As he gripped her trembling shoulders he felt one of the shoulder straps under his hand. He began slipping it down, exposing her breast halfway, and then slipped off the other strap. Keiko lurched against him, arching her back, her naked breasts thrust forward. “Don’t! Not the right one. Please! Please, not the right one!” Tears were streaming from her tight-shut eyes.
Keiko draped a large towel around her shoulders before going out to swim. Taichiro was in his shirtsleeves. Together they went down past the lobby to the garden facing the lake. A tall tree in front of them was blooming with white flowers that looked like hibiscus.

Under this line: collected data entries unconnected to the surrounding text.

File: src/verilog/ppw_cfg.svh
// Register map, field positions, reset values and timing of the pin wakeup.
`ifndef PPW_CFG_SVH
`define PPW_CFG_SVH

// ----------------------------------------------------------------------
// Register offsets and reset values
// ----------------------------------------------------------------------
`define PPW_OFS_FILTER_ENABLE 16'h102d
`define PPW_OFS_TRIGGER_MODE 16'h102e
`define PPW_OFS_WAKEUP_RESET 16'h102f
`define PPW_RST_FILTER_ENABLE 8'h00
`define PPW_RST_TRIGGER_MODE 8'h00
`define PPW_RST_WAKEUP_RESET 8'h00

// ----------------------------------------------------------------------
// Field positions
// ----------------------------------------------------------------------
`define PPW_FILT_LSB 4
`define PPW_EN_LSB 0
`define PPW_T3_HI_EN_BIT 7
`define PPW_T3_LO_EN_BIT 6
`define PPW_T3_LO_FALL_MASK 4'hc

// ----------------------------------------------------------------------
// Trigger mode codes
// ----------------------------------------------------------------------
`define PPW_MODE_RISE 2'h0
`define PPW_MODE_FALL 2'h1
`define PPW_MODE_LVL1 2'h2
`define PPW_MODE_LVL2 2'h3

// ----------------------------------------------------------------------
// Timing
// ----------------------------------------------------------------------
`define PPW_CLK_PERIOD_NS 10
`define PPW_DEB_TIME_NS 1000
`define PPW_DEB_CYCLES \
  ((`PPW_DEB_TIME_NS + `PPW_CLK_PERIOD_NS - 1) / `PPW_CLK_PERIOD_NS)

`endif

File: src/verilog/ppw_pkg.sv
// Types shared by the pin wakeup modules.
`default_nettype none

package ppw_pkg;

  typedef logic [1:0] ppw_mode_t;

  typedef struct packed {
    logic [15:0] addr;
    logic wr;
    logic rd;
    logic [7:0] wdata;
  } ppw_bus_s;

  typedef struct packed {
    logic trig;
    logic [3:0] cause;
  } ppw_evt_s;

  typedef enum logic {
    LVL_ARMED,
    LVL_SPENT
  } ppw_lvl_e;

endpackage

`default_nettype wire

File: src/verilog/ppw_sync_filter.sv
// Two-stage synchroniser and optional de-bounce for one pin nibble.
`include "ppw_cfg.svh"
`default_nettype none

module ppw_sync_filter (
  input wire logic i_clk,
  input wire logic i_rst_n,
  input wire logic [3:0] i_pins,
  input wire logic i_filter_en,
  output logic [3:0] o_level
);

  localparam logic [7:0] DEB_LAST = 8'(`PPW_DEB_CYCLES - 1);

  logic [3:0] sync1_ff;
  logic [3:0] sync2_ff;
  logic [3:0] cand_ff;
  logic [7:0] cnt_ff;
  logic [3:0] level_ff;
  logic [7:0] nxt_cnt;
  logic [3:0] nxt_level;

  // ----------------------------------------------------------------------
  // Filter decision
  // ----------------------------------------------------------------------
  always_comb
  begin
    nxt_cnt = 8'h00;
    nxt_level = level_ff;
    if (!i_filter_en)
    begin
      nxt_level = sync2_ff;
    end
    else if (sync2_ff == cand_ff)
    begin
      if (cnt_ff >= DEB_LAST)
      begin
        nxt_level = cand_ff;
        nxt_cnt = cnt_ff;
      end
      else
      begin
        nxt_cnt = cnt_ff + 8'h01;
      end
    end
  end

  always_ff @(posedge i_clk)
  begin
    if (!i_rst_n)
    begin
      sync1_ff <= 4'h0;
      sync2_ff <= 4'h0;
      cand_ff <= 4'h0;
      cnt_ff <= 8'h00;
      level_ff <= 4'h0;
    end
    else
    begin
      sync1_ff <= i_pins;
      sync2_ff <= sync1_ff;
      cand_ff <= sync2_ff;
      cnt_ff <= nxt_cnt;
      level_ff <= nxt_level;
    end
  end

  assign o_level = level_ff;
endmodule

`default_nettype wire

File: src/verilog/ppw_nibble_detect.sv
// Trigger detection for one nibble in one of the four trigger modes.
`include "ppw_cfg.svh"
`default_nettype none

module ppw_nibble_detect (
  input wire logic i_clk,
  input wire logic i_rst_n,
  input wire logic [3:0] i_level,
  input wire logic i_en,
  input wire ppw_pkg::ppw_mode_t i_mode,
  input wire logic [3:0] i_fall_mask,
  input wire logic i_setup,
  output ppw_pkg::ppw_evt_s o_evt
);

  logic [3:0] prev_ff;
  logic [3:0] ref_ff;
  logic en_d_ff;
  ppw_pkg::ppw_lvl_e state_ff;
  ppw_pkg::ppw_lvl_e nxt_state;
  ppw_pkg::ppw_evt_s evt_ff;
  ppw_pkg::ppw_evt_s nxt_evt;

  wire setup = i_setup | (i_en & ~en_d_ff);
  wire [3:0] fall_sel = {4{i_mode == `PPW_MODE_FALL}} ^ i_fall_mask;
  wire [3:0] rise_bits = i_level & ~prev_ff;
  wire [3:0] fall_bits = ~i_level & prev_ff;
  wire [3:0] edge_bits = (rise_bits & ~fall_sel) | (fall_bits & fall_sel);
  wire [3:0] diff_ref = i_level ^ ref_ff;
  wire [3:0] diff_prev = i_level ^ prev_ff;

  // ----------------------------------------------------------------------
  // Mode decode
  // ----------------------------------------------------------------------
  always_comb
  begin
    nxt_state = state_ff;
    nxt_evt = '0;
    unique case (i_mode)
      `PPW_MODE_RISE, `PPW_MODE_FALL:
      begin
        nxt_evt.cause = edge_bits;
      end
      `PPW_MODE_LVL1:
      begin
        if (state_ff == ppw_pkg::LVL_ARMED && diff_ref != 4'h0)
        begin
          nxt_evt.cause = diff_ref;
          nxt_state = ppw_pkg::LVL_SPENT;
        end
        else if (state_ff == ppw_pkg::LVL_SPENT && diff_ref == 4'h0)
        begin
          nxt_state = ppw_pkg::LVL_ARMED;
        end
      end
      `PPW_MODE_LVL2:
      begin
        nxt_evt.cause = diff_prev;
      end
    endcase
    if (setup || !i_en)
    begin
      nxt_state = ppw_pkg::LVL_ARMED;
      nxt_evt.cause = 4'h0;
    end
    nxt_evt.trig = |nxt_evt.cause;
  end

  always_ff @(posedge i_clk)
  begin
    if (!i_rst_n)
    begin
      prev_ff <= 4'h0;
      ref_ff <= 4'h0;
      en_d_ff <= 1'b0;
      state_ff <= ppw_pkg::LVL_ARMED;
      evt_ff <= '0;
    end
    else
    begin
      prev_ff <= i_level;
      ref_ff <= setup ? i_level : ref_ff;
      en_d_ff <= i_en;
      state_ff <= nxt_state;
      evt_ff <= nxt_evt;
    end
  end

  assign o_evt = evt_ff;
endmodule

`default_nettype wire

File: src/verilog/ppw_top.sv
// Port pin interrupt and wakeup detection with its three control registers.
//
// How it works
// - Filter bits 7:4 select de-bounce per first and second port nibble; third port is never filtered.
// - Enable bits 3:0 gate nibble triggers.
// - Two mode bits per nibble pick trigger.
// - Mode one fires once, leaving the reference.
// - Mode one re-arms when nibble returns.
// - Mode two fires on every nibble change.
// - Third high nibble: bit 7, rising edges.
// - Third low nibble: bit 6, mixed edges.
// - Bit 5 adds reset to third high wake.
// - Bits 4:0 select reset for other nibbles.
// - Firing nibble sets its causing pin flags.
`include "ppw_cfg.svh"
`default_nettype none

module ppw_top (
  input wire logic i_clk,
  input wire logic i_rst_n,
  input wire ppw_pkg::ppw_bus_s i_bus,
  output logic [7:0] o_rdata,
  input wire logic [7:0] i_first_port,
  input wire logic [7:0] i_second_port,
  input wire logic [7:0] i_third_port,
  input wire logic [7:0] i_first_port_flag_clr,
  input wire logic [7:0] i_second_port_flag_clr,
  input wire logic [7:0] i_third_port_flag_clr,
  output logic [7:0] o_first_port_flag,
  output logic [7:0] o_second_port_flag,
  output logic [7:0] o_third_port_flag,
  output logic [5:0] o_nibble_event,
  output logic o_wake,
  output logic o_wake_reset
);

  // ----------------------------------------------------------------------
  // Address decode
  // ----------------------------------------------------------------------
  function automatic logic addr_hit(input logic [15:0] addr,
                                    input logic [15:0] ofs);
    addr_hit = (addr == ofs);
  endfunction

  wire hit_filt = addr_hit(i_bus.addr, `PPW_OFS_FILTER_ENABLE);
  wire hit_mode = addr_hit(i_bus.addr, `PPW_OFS_TRIGGER_MODE);
  wire hit_wrst = addr_hit(i_bus.addr, `PPW_OFS_WAKEUP_RESET);
  wire wr_filt = i_bus.wr & hit_filt;
  wire wr_mode = i_bus.wr & hit_mode;
  wire wr_wrst = i_bus.wr & hit_wrst;

  // ----------------------------------------------------------------------
  // Control registers
  // ----------------------------------------------------------------------
  logic [7:0] filt_en_ff;
  logic [7:0] mode_ff;
  logic [7:0] wrst_ff;
  logic [7:0] rdata_ff;
  logic [7:0] nxt_rdata;

  always_comb
  begin
    nxt_rdata = rdata_ff;
    if (i_bus.rd)
    begin
      nxt_rdata = hit_filt ? filt_en_ff :
                  hit_mode ? mode_ff :
                  hit_wrst ? wrst_ff : 8'h00;
    end
  end

  always_ff @(posedge i_clk)
  begin
    if (!i_rst_n)
    begin
      filt_en_ff <= `PPW_RST_FILTER_ENABLE;
      mode_ff <= `PPW_RST_TRIGGER_MODE;
      wrst_ff <= `PPW_RST_WAKEUP_RESET;
      rdata_ff <= 8'h00;
    end
    else
    begin
      filt_en_ff <= wr_filt ? i_bus.wdata : filt_en_ff;
      mode_ff <= wr_mode ? i_bus.wdata : mode_ff;
      wrst_ff <= wr_wrst ? i_bus.wdata : wrst_ff;
      rdata_ff <= nxt_rdata;
    end
  end

  assign o_rdata = rdata_ff;

  // ----------------------------------------------------------------------
  // Per nibble configuration
  // ----------------------------------------------------------------------
  // Nibble index: 0 first low, 1 first high, 2 second low, 3 second high,
  // 4 third low, 5 third high.
  wire [23:0] pins_all = {i_third_port, i_second_port, i_first_port};
  wire [5:0] nib_en = {wrst_ff[`PPW_T3_HI_EN_BIT],
                       wrst_ff[`PPW_T3_LO_EN_BIT],
                       filt_en_ff[`PPW_EN_LSB +: 4]};
  wire [5:0] nib_filt = {2'b00, filt_en_ff[`PPW_FILT_LSB +: 4]};
  wire [11:0] nib_mode = {`PPW_MODE_RISE,
                          `PPW_MODE_RISE,
                          mode_ff};
  wire [23:0] nib_fall_mask = {4'h0, `PPW_T3_LO_FALL_MASK, 16'h0000};
  wire nib_setup = wr_mode | wr_filt | wr_wrst;

  logic [23:0] nib_level;
  logic [5:0] nib_trig;
  logic [23:0] nib_cause;

  // ----------------------------------------------------------------------
  // Detection chain per nibble
  // ----------------------------------------------------------------------
  genvar g;
  generate
    for (g = 0; g < 6; g++)
    begin : g_nib
      ppw_pkg::ppw_evt_s evt;

      ppw_sync_filter u_filter (
        .i_clk(i_clk),
        .i_rst_n(i_rst_n),
        .i_pins(pins_all[4*g +: 4]),
        .i_filter_en(nib_filt[g]),
        .o_level(nib_level[4*g +: 4])
      );

      ppw_nibble_detect u_detect (
        .i_clk(i_clk),
        .i_rst_n(i_rst_n),
        .i_level(nib_level[4*g +: 4]),
        .i_en(nib_en[g]),
        .i_mode(nib_mode[2*g +: 2]),
        .i_fall_mask(nib_fall_mask[4*g +: 4]),
        .i_setup(nib_setup),
        .o_evt(evt)
      );

      assign nib_trig[g] = evt.trig;
      assign nib_cause[4*g +: 4] = evt.cause;
    end
  endgenerate

  // ----------------------------------------------------------------------
  // Pin flags and wake outputs
  // ----------------------------------------------------------------------
  logic [23:0] flag_ff;
  logic [5:0] event_ff;
  logic wake_ff;
  logic wake_reset_ff;

  wire [23:0] flag_clr = {i_third_port_flag_clr,
                          i_second_port_flag_clr,
                          i_first_port_flag_clr};
  wire [23:0] nxt_flag = (flag_ff & ~flag_clr) | nib_cause;
  wire nxt_wake = |nib_trig;
  wire nxt_wake_reset = |(nib_trig & wrst_ff[5:0]);

  always_ff @(posedge i_clk)
  begin
    if (!i_rst_n)
    begin
      flag_ff <= 24'h000000;
      event_ff <= 6'h00;
      wake_ff <= 1'b0;
      wake_reset_ff <= 1'b0;
    end
    else
    begin
      flag_ff <= nxt_flag;
      event_ff <= nib_trig;
      wake_ff <= nxt_wake;
      wake_reset_ff <= nxt_wake_reset;
    end
  end

  assign o_first_port_flag = flag_ff[7:0];
  assign o_second_port_flag = flag_ff[15:8];
  assign o_third_port_flag = flag_ff[23:16];
  assign o_nibble_event = event_ff;
  assign o_wake = wake_ff;
  assign o_wake_reset = wake_reset_ff;
endmodule

`default_nettype wire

There were swimming pools on both sides of the garden. Children were using the one set in the lawn on the right. The pool on the left was fenced in, on a slight elevation at the edge of the lawn.
Taichiro stopped at the gate to the swimming pool on the left.
“Aren’t you coming?” Keiko asked.
“No, I’ll wait for you.” He felt a little self-conscious being with a girl who attracted so much attention.
“Oh? I’d just like a quick dip,” she said. “It’s my first this year, and I want to see how I do.”
Weeping willows and cherry trees stood at intervals on the lawn along the shore.
Taichiro sat down on the bench in the shade of an old elm and looked toward the pool. He could not see Keiko until she was standing on the low diving board, poised to dive. Keiko’s taut body was silhouetted against Lake Biwa and the distant mountains. The mountains were veiled in mist. A faint, elusive pink tinged the darkening waters of the lake. By now the yacht sails reflected the tranquil colors of evening. Keiko dived in, sending up a cloud of spray.
After Keiko left the pool she rented a motorboat and asked Taichiro to come for a ride.
“It’s getting dark,” he said. “Why not go tomorrow?”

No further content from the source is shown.